━━━━━ Data

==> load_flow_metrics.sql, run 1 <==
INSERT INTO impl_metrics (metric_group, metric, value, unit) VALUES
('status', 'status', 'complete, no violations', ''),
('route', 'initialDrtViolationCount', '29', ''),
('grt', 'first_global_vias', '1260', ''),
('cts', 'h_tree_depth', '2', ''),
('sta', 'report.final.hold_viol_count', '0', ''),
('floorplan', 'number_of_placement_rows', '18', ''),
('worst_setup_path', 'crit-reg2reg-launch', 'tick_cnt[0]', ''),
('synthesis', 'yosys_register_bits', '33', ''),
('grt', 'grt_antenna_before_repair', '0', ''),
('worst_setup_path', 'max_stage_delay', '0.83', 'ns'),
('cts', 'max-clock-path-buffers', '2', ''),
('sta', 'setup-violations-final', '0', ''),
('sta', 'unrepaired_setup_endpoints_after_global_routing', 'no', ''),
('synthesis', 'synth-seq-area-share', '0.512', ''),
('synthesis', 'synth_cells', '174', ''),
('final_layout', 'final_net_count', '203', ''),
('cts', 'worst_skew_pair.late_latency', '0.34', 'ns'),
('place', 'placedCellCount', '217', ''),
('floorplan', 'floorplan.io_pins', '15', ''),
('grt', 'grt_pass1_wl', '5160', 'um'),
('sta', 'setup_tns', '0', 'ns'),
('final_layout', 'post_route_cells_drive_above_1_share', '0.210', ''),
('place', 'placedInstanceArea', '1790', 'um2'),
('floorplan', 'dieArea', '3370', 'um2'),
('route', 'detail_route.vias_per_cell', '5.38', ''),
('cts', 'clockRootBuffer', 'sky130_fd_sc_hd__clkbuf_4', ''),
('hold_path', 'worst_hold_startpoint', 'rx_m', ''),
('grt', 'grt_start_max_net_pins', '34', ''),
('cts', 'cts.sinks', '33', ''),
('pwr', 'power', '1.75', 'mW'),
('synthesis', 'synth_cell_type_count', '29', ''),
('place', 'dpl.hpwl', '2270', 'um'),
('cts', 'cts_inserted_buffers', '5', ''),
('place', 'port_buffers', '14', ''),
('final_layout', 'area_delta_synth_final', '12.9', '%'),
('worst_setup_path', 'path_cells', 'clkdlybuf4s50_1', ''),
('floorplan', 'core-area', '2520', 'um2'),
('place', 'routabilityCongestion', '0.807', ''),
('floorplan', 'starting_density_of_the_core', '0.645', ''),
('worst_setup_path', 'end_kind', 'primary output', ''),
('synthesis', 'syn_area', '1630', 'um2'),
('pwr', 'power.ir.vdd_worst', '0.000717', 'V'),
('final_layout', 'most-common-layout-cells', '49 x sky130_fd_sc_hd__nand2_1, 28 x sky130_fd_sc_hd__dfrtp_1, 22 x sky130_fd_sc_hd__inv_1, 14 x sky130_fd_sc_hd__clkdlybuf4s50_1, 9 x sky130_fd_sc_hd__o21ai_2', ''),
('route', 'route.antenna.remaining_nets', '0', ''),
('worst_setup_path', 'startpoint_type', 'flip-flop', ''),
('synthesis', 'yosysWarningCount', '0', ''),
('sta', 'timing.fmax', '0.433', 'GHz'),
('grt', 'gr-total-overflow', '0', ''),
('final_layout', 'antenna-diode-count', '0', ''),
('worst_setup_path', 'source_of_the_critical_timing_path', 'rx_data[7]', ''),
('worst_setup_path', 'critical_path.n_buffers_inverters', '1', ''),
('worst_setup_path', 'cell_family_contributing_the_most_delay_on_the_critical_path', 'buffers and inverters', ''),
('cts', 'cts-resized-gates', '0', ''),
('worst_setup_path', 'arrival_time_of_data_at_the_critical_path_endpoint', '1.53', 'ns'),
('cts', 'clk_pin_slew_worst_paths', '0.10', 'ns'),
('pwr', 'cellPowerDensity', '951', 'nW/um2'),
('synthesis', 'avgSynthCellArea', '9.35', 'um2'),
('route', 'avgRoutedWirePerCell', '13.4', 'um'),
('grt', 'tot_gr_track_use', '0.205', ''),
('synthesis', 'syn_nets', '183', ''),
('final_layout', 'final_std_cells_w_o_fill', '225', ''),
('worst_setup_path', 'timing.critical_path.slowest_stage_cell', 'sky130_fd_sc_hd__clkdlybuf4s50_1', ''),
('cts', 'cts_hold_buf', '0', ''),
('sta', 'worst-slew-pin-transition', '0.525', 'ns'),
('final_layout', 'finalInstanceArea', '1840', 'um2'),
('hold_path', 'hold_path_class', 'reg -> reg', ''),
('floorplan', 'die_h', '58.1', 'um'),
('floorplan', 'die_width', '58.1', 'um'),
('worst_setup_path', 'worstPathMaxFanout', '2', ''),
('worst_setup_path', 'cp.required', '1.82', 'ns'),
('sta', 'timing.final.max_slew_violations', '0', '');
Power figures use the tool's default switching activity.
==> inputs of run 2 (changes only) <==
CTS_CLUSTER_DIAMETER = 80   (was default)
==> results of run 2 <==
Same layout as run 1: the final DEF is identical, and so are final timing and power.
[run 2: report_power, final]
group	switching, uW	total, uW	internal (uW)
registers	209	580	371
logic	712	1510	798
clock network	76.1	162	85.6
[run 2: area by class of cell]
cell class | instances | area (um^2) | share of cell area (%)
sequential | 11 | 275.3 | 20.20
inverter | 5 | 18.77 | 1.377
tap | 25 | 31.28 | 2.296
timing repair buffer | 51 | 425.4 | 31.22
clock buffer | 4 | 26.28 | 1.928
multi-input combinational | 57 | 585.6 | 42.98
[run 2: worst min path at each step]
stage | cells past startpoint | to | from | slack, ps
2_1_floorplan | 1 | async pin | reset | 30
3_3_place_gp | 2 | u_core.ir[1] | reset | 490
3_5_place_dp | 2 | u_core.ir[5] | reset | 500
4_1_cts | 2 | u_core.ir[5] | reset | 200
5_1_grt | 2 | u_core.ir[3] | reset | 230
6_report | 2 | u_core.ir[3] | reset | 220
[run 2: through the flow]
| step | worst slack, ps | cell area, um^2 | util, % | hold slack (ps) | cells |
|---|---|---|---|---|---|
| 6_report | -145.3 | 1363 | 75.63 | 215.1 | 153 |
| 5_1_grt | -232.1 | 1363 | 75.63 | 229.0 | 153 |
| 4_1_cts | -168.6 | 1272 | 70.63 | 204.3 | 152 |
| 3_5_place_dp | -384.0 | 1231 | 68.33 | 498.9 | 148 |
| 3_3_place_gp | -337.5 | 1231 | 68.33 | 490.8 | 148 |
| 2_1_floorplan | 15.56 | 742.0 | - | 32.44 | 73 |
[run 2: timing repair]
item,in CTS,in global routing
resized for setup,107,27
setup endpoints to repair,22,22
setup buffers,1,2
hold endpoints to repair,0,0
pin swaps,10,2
==> config.mk <==
export PLATFORM = sky130hd
export DESIGN_NAME = gesture_encoder
export DESIGN_NICKNAME = d
export VERILOG_FILES = /design/src/rtl/gesture_encoder.sv
export SDC_FILE = /design/constraint.sdc
export NUM_CORES = 1
export LEC_CHECK = 0
export ABC_AREA = 1
export BUFFER_PORTS_ARGS = -buffer_cell sky130_fd_sc_hd__buf_2
export CAP_MARGIN = 10
export CORE_MARGIN = 2
export CORE_UTILIZATION = 58
export CTS_BUF_LIST = sky130_fd_sc_hd__clkbuf_16
export CTS_CLUSTER_DIAMETER = 100
export CTS_CLUSTER_SIZE = 30
export DETAILED_ROUTE_END_ITERATION = 8
export PLACE_DENSITY = 0.87
export SETUP_SLACK_MARGIN = 0.4
export SYNTH_ARGS = -nofsm -noshare
export SYNTH_HDL_FRONTEND = slang
export SYNTH_SLANG_ARGS = --single-unit
==> constraint.sdc <==
create_clock -name clk -period 4.21 [get_ports clk]
set_clock_uncertainty 0.2 [all_clocks]
set_input_delay 0.2105 -clock clk [delete_from_list [all_inputs] [get_ports clk]]
set_output_delay 0.2105 -clock clk [all_outputs]
set_load 0.02 [all_outputs]
==> src/rtl/gesture_encoder.sv <==
`default_nettype none
// ============================================================================
//  Module      : gesture_encoder
//  Description : Turns a stream of 4-channel EMG ADC samples into a debounced
//                one-hot gesture code for the servo-side gesture decoder.
//                Each channel is rectified about mid-scale, smoothed by an
//                exponential moving average and thresholded.  The 4-bit
//                activity pattern is mapped to a gesture code once per frame.
//                A frame ends on the sample for channel 3.  The output changes
//                only after HOLD_FRAMES identical classifications in a row.
//  Ports       : clk              system clock
//                rst              synchronous active-high reset
//                sample_valid_i   sample_ch_i / sample_data_i valid this cycle
//                sample_ch_i      channel index of the sample (0..3)
//                sample_data_i    unsigned ADC code
//                gesture_o        debounced one-hot gesture code
//                gesture_valid_o  one-cycle pulse when gesture_o changes
//                active_mask_o    per-channel activity of the last frame
//                frame_done_o     one-cycle pulse per registered classification
//  Revision    : 1.0  initial release
// ============================================================================
module gesture_encoder #(
   parameter int DATA_W      = 12,
   parameter int MIDSCALE    = 2048,
   parameter int ALPHA_SHIFT = 4,
   parameter int THRESH      = 512,
   parameter int HOLD_FRAMES = 3
) (
   input  logic              clk,
   input  logic              rst,
   input  logic              sample_valid_i,
   input  logic [1:0]        sample_ch_i,
   input  logic [DATA_W-1:0] sample_data_i,
   output logic [7:0]        gesture_o,
   output logic              gesture_valid_o,
   output logic [3:0]        active_mask_o,
   output logic              frame_done_o
);

   localparam int                 c_ACC_W  = DATA_W + ALPHA_SHIFT;
   localparam logic [DATA_W-1:0]  c_MID    = DATA_W'(MIDSCALE);
   localparam logic [c_ACC_W-1:0] c_THRESH = c_ACC_W'(THRESH);
   localparam logic [7:0]         c_HOLD   = 8'(HOLD_FRAMES);
   localparam logic [7:0]         c_REST   = 8'h01;

   // Envelope accumulators, one per channel
   logic [c_ACC_W-1:0] env_acc_q [4];
   logic [c_ACC_W-1:0] env_acc_d [4];
   logic [c_ACC_W-1:0] w_decay   [4];

   logic [DATA_W-1:0]  w_rect;
   logic [3:0]         w_pattern;
   logic [7:0]         w_code;

   // Classification / debounce / output state
   logic               frame_end_q, frame_end_d;
   logic               frame_done_q, frame_done_d;
   logic [3:0]         active_mask_q, active_mask_d;
   logic [7:0]         cand_q, cand_d;
   logic [7:0]         stable_cnt_q, stable_cnt_d;
   logic [7:0]         gesture_q, gesture_d;
   logic               gesture_valid_q, gesture_valid_d;

   // Full-wave rectification about the zero-signal code
   always_comb begin
      w_rect = (sample_data_i >= c_MID) ? (sample_data_i - c_MID)
                                        : (c_MID - sample_data_i);
   end

   // EMA update and thresholding.  The envelope is acc >> ALPHA_SHIFT; the
   // comparison is done at accumulator width so no bits are discarded.  The
   // update is computed modulo 2^c_ACC_W: the true result always fits, so a
   // transient wrap in the add/subtract cancels out.
   always_comb begin
      w_pattern = '0;
      for (int i = 0; i < 4; i++) begin
         w_decay[i]   = env_acc_q[i] >> ALPHA_SHIFT;
         w_pattern[i] = (w_decay[i] > c_THRESH);
         env_acc_d[i] = env_acc_q[i];
         if (sample_valid_i && (sample_ch_i == 2'(i))) begin
            env_acc_d[i] = env_acc_q[i] + c_ACC_W'(w_rect) - w_decay[i];
         end
      end
   end

   // Activity pattern to one-hot gesture code
   always_comb begin
      case (w_pattern)
         4'b0000: w_code = 8'h01;
         4'b0001: w_code = 8'h02;
         4'b0010: w_code = 8'h04;
         4'b0100: w_code = 8'h08;
         4'b1000: w_code = 8'h10;
         4'b0011: w_code = 8'h20;
         4'b1100: w_code = 8'h40;
         default: w_code = 8'h80;
      endcase
   end

   // frame_end_q marks the cycle after a channel-3 capture.  The envelopes
   // seen then already include that sample, so classification happens here.
   // The output stage reads the debounce registers one edge later.
   always_comb begin
      frame_end_d     = sample_valid_i && (sample_ch_i == 2'd3);
      frame_done_d    = frame_end_q;
      active_mask_d   = active_mask_q;
      cand_d          = cand_q;
      stable_cnt_d    = stable_cnt_q;
      gesture_d       = gesture_q;
      gesture_valid_d = 1'b0;

      if (frame_end_q) begin
         active_mask_d = w_pattern;
         if (w_code == cand_q) begin
            stable_cnt_d = (stable_cnt_q == 8'hFF) ? 8'hFF : stable_cnt_q + 8'd1;
         end else begin
            cand_d       = w_code;
            stable_cnt_d = 8'd1;
         end
      end

      if ((stable_cnt_q >= c_HOLD) && (cand_q != gesture_q)) begin
         gesture_d       = cand_q;
         gesture_valid_d = 1'b1;
      end
   end

   always_ff @(posedge clk) begin
      if (rst) begin
         for (int i = 0; i < 4; i++) begin
            env_acc_q[i] <= '0;
         end
         frame_end_q     <= 1'b0;
         frame_done_q    <= 1'b0;
         active_mask_q   <= 4'b0000;
         cand_q          <= c_REST;
         stable_cnt_q    <= 8'd0;
         gesture_q       <= c_REST;
         gesture_valid_q <= 1'b0;
      end else begin
         for (int i = 0; i < 4; i++) begin
            env_acc_q[i] <= env_acc_d[i];
         end
         frame_end_q     <= frame_end_d;
         frame_done_q    <= frame_done_d;
         active_mask_q   <= active_mask_d;
         cand_q          <= cand_d;
         stable_cnt_q    <= stable_cnt_d;
         gesture_q       <= gesture_d;
         gesture_valid_q <= gesture_valid_d;
      end
   end

   assign gesture_o       = gesture_q;
   assign gesture_valid_o = gesture_valid_q;
   assign active_mask_o   = active_mask_q;
   assign frame_done_o    = frame_done_q;

endmodule
`default_nettype wire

━━━━━━━━━━

Copy out each line of the records that holds the string "total".

('grt', 'gr-total-overflow', '0', ''),
group	switching, uW	total, uW	internal (uW)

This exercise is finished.